Given entries:
== Segment start ==

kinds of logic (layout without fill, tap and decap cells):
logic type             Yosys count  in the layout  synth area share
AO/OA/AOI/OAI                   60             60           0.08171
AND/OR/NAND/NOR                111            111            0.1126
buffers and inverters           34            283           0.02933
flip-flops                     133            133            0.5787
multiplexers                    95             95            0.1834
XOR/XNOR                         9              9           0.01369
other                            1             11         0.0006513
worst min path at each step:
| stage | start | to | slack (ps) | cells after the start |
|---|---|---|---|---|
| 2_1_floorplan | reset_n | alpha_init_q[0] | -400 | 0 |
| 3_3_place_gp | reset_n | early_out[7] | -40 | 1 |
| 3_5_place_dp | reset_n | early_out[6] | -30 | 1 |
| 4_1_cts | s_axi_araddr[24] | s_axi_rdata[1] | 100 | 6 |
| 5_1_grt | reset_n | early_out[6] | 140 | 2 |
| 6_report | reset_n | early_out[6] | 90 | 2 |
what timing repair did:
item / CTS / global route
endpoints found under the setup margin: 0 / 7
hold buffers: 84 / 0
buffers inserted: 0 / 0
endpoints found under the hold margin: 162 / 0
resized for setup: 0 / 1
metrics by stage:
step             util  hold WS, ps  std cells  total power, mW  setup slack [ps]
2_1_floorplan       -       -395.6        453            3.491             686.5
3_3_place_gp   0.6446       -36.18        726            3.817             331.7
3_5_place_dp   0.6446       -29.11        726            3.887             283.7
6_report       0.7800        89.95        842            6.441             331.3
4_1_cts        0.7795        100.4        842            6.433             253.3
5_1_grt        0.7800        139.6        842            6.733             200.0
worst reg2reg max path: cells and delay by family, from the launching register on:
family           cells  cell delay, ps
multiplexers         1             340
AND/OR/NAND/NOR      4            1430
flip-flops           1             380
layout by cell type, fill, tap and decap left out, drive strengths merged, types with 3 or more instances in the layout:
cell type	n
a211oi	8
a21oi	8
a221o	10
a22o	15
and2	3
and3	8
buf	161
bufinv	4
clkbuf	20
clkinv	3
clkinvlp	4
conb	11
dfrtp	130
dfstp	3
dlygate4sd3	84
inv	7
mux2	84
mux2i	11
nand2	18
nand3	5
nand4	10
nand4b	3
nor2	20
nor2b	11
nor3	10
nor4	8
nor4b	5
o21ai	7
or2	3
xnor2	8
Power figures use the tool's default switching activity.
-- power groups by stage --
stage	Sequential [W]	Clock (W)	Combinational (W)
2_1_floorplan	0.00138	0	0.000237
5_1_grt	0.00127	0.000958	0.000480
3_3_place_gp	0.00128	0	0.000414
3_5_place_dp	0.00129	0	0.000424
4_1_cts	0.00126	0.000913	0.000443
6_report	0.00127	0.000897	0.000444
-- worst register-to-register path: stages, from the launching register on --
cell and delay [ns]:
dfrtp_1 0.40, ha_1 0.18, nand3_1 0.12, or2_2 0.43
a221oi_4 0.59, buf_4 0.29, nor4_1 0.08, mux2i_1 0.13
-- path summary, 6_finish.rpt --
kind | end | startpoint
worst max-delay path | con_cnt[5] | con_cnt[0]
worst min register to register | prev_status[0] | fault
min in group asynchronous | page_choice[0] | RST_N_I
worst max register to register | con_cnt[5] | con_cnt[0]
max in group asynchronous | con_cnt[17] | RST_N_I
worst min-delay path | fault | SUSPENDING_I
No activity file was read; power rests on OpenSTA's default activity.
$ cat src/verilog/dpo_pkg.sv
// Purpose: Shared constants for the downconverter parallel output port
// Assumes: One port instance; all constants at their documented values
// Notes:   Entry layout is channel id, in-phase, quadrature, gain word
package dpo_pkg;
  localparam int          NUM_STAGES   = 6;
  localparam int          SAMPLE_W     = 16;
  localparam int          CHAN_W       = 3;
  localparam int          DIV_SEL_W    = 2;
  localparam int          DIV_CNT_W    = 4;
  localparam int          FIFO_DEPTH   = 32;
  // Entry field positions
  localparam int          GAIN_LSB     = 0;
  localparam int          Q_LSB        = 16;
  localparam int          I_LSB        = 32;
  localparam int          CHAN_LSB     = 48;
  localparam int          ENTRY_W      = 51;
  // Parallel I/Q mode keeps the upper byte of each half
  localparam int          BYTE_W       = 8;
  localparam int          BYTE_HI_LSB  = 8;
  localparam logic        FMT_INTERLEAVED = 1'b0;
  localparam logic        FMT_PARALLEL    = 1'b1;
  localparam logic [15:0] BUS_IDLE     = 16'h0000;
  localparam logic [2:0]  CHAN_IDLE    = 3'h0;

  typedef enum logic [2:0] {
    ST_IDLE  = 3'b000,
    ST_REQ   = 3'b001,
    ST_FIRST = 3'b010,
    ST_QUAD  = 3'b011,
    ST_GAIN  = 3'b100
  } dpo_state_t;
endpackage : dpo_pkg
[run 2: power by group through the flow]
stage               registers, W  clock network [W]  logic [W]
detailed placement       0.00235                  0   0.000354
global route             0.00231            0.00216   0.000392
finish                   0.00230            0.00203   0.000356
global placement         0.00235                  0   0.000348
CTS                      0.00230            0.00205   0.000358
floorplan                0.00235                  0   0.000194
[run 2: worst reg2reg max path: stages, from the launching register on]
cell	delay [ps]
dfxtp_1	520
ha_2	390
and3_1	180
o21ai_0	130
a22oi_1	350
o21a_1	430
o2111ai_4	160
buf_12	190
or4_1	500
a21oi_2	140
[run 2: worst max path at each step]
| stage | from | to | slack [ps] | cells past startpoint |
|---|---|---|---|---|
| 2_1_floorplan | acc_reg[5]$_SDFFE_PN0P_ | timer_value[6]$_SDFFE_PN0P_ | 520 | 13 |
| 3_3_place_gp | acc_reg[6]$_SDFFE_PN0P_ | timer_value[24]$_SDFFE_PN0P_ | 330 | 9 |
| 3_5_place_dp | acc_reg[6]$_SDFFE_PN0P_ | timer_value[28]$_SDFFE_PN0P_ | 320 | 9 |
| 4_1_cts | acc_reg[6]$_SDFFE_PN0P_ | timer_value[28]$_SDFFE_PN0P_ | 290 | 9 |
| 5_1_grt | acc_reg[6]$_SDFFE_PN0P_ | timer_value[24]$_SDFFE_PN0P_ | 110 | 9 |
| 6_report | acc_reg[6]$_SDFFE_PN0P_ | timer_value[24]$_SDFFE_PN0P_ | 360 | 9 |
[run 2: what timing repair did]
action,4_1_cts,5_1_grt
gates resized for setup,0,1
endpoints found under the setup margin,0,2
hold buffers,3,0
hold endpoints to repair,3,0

== Segment end ==

Exercise goal: Exactly as they stand above, write out all the entries again.

Output for this task:
kinds of logic (layout without fill, tap and decap cells):
logic type             Yosys count  in the layout  synth area share
AO/OA/AOI/OAI                   60             60           0.08171
AND/OR/NAND/NOR                111            111            0.1126
buffers and inverters           34            283           0.02933
flip-flops                     133            133            0.5787
multiplexers                    95             95            0.1834
XOR/XNOR                         9              9           0.01369
other                            1             11         0.0006513
worst min path at each step:
| stage | start | to | slack (ps) | cells after the start |
|---|---|---|---|---|
| 2_1_floorplan | reset_n | alpha_init_q[0] | -400 | 0 |
| 3_3_place_gp | reset_n | early_out[7] | -40 | 1 |
| 3_5_place_dp | reset_n | early_out[6] | -30 | 1 |
| 4_1_cts | s_axi_araddr[24] | s_axi_rdata[1] | 100 | 6 |
| 5_1_grt | reset_n | early_out[6] | 140 | 2 |
| 6_report | reset_n | early_out[6] | 90 | 2 |
what timing repair did:
item / CTS / global route
endpoints found under the setup margin: 0 / 7
hold buffers: 84 / 0
buffers inserted: 0 / 0
endpoints found under the hold margin: 162 / 0
resized for setup: 0 / 1
metrics by stage:
step             util  hold WS, ps  std cells  total power, mW  setup slack [ps]
2_1_floorplan       -       -395.6        453            3.491             686.5
3_3_place_gp   0.6446       -36.18        726            3.817             331.7
3_5_place_dp   0.6446       -29.11        726            3.887             283.7
6_report       0.7800        89.95        842            6.441             331.3
4_1_cts        0.7795        100.4        842            6.433             253.3
5_1_grt        0.7800        139.6        842            6.733             200.0
worst reg2reg max path: cells and delay by family, from the launching register on:
family           cells  cell delay, ps
multiplexers         1             340
AND/OR/NAND/NOR      4            1430
flip-flops           1             380
layout by cell type, fill, tap and decap left out, drive strengths merged, types with 3 or more instances in the layout:
cell type	n
a211oi	8
a21oi	8
a221o	10
a22o	15
and2	3
and3	8
buf	161
bufinv	4
clkbuf	20
clkinv	3
clkinvlp	4
conb	11
dfrtp	130
dfstp	3
dlygate4sd3	84
inv	7
mux2	84
mux2i	11
nand2	18
nand3	5
nand4	10
nand4b	3
nor2	20
nor2b	11
nor3	10
nor4	8
nor4b	5
o21ai	7
or2	3
xnor2	8
Power figures use the tool's default switching activity.
-- power groups by stage --
stage	Sequential [W]	Clock (W)	Combinational (W)
2_1_floorplan	0.00138	0	0.000237
5_1_grt	0.00127	0.000958	0.000480
3_3_place_gp	0.00128	0	0.000414
3_5_place_dp	0.00129	0	0.000424
4_1_cts	0.00126	0.000913	0.000443
6_report	0.00127	0.000897	0.000444
-- worst register-to-register path: stages, from the launching register on --
cell and delay [ns]:
dfrtp_1 0.40, ha_1 0.18, nand3_1 0.12, or2_2 0.43
a221oi_4 0.59, buf_4 0.29, nor4_1 0.08, mux2i_1 0.13
-- path summary, 6_finish.rpt --
kind | end | startpoint
worst max-delay path | con_cnt[5] | con_cnt[0]
worst min register to register | prev_status[0] | fault
min in group asynchronous | page_choice[0] | RST_N_I
worst max register to register | con_cnt[5] | con_cnt[0]
max in group asynchronous | con_cnt[17] | RST_N_I
worst min-delay path | fault | SUSPENDING_I
No activity file was read; power rests on OpenSTA's default activity.
$ cat src/verilog/dpo_pkg.sv
// Purpose: Shared constants for the downconverter parallel output port
// Assumes: One port instance; all constants at their documented values
// Notes:   Entry layout is channel id, in-phase, quadrature, gain word
package dpo_pkg;
  localparam int          NUM_STAGES   = 6;
  localparam int          SAMPLE_W     = 16;
  localparam int          CHAN_W       = 3;
  localparam int          DIV_SEL_W    = 2;
  localparam int          DIV_CNT_W    = 4;
  localparam int          FIFO_DEPTH   = 32;
  // Entry field positions
  localparam int          GAIN_LSB     = 0;
  localparam int          Q_LSB        = 16;
  localparam int          I_LSB        = 32;
  localparam int          CHAN_LSB     = 48;
  localparam int          ENTRY_W      = 51;
  // Parallel I/Q mode keeps the upper byte of each half
  localparam int          BYTE_W       = 8;
  localparam int          BYTE_HI_LSB  = 8;
  localparam logic        FMT_INTERLEAVED = 1'b0;
  localparam logic        FMT_PARALLEL    = 1'b1;
  localparam logic [15:0] BUS_IDLE     = 16'h0000;
  localparam logic [2:0]  CHAN_IDLE    = 3'h0;

  typedef enum logic [2:0] {
    ST_IDLE  = 3'b000,
    ST_REQ   = 3'b001,
    ST_FIRST = 3'b010,
    ST_QUAD  = 3'b011,
    ST_GAIN  = 3'b100
  } dpo_state_t;
endpackage : dpo_pkg
[run 2: power by group through the flow]
stage               registers, W  clock network [W]  logic [W]
detailed placement       0.00235                  0   0.000354
global route             0.00231            0.00216   0.000392
finish                   0.00230            0.00203   0.000356
global placement         0.00235                  0   0.000348
CTS                      0.00230            0.00205   0.000358
floorplan                0.00235                  0   0.000194
[run 2: worst reg2reg max path: stages, from the launching register on]
cell	delay [ps]
dfxtp_1	520
ha_2	390
and3_1	180
o21ai_0	130
a22oi_1	350
o21a_1	430
o2111ai_4	160
buf_12	190
or4_1	500
a21oi_2	140
[run 2: worst max path at each step]
| stage | from | to | slack [ps] | cells past startpoint |
|---|---|---|---|---|
| 2_1_floorplan | acc_reg[5]$_SDFFE_PN0P_ | timer_value[6]$_SDFFE_PN0P_ | 520 | 13 |
| 3_3_place_gp | acc_reg[6]$_SDFFE_PN0P_ | timer_value[24]$_SDFFE_PN0P_ | 330 | 9 |
| 3_5_place_dp | acc_reg[6]$_SDFFE_PN0P_ | timer_value[28]$_SDFFE_PN0P_ | 320 | 9 |
| 4_1_cts | acc_reg[6]$_SDFFE_PN0P_ | timer_value[28]$_SDFFE_PN0P_ | 290 | 9 |
| 5_1_grt | acc_reg[6]$_SDFFE_PN0P_ | timer_value[24]$_SDFFE_PN0P_ | 110 | 9 |
| 6_report | acc_reg[6]$_SDFFE_PN0P_ | timer_value[24]$_SDFFE_PN0P_ | 360 | 9 |
[run 2: what timing repair did]
action,4_1_cts,5_1_grt
gates resized for setup,0,1
endpoints found under the setup margin,0,2
hold buffers,3,0
hold endpoints to repair,3,0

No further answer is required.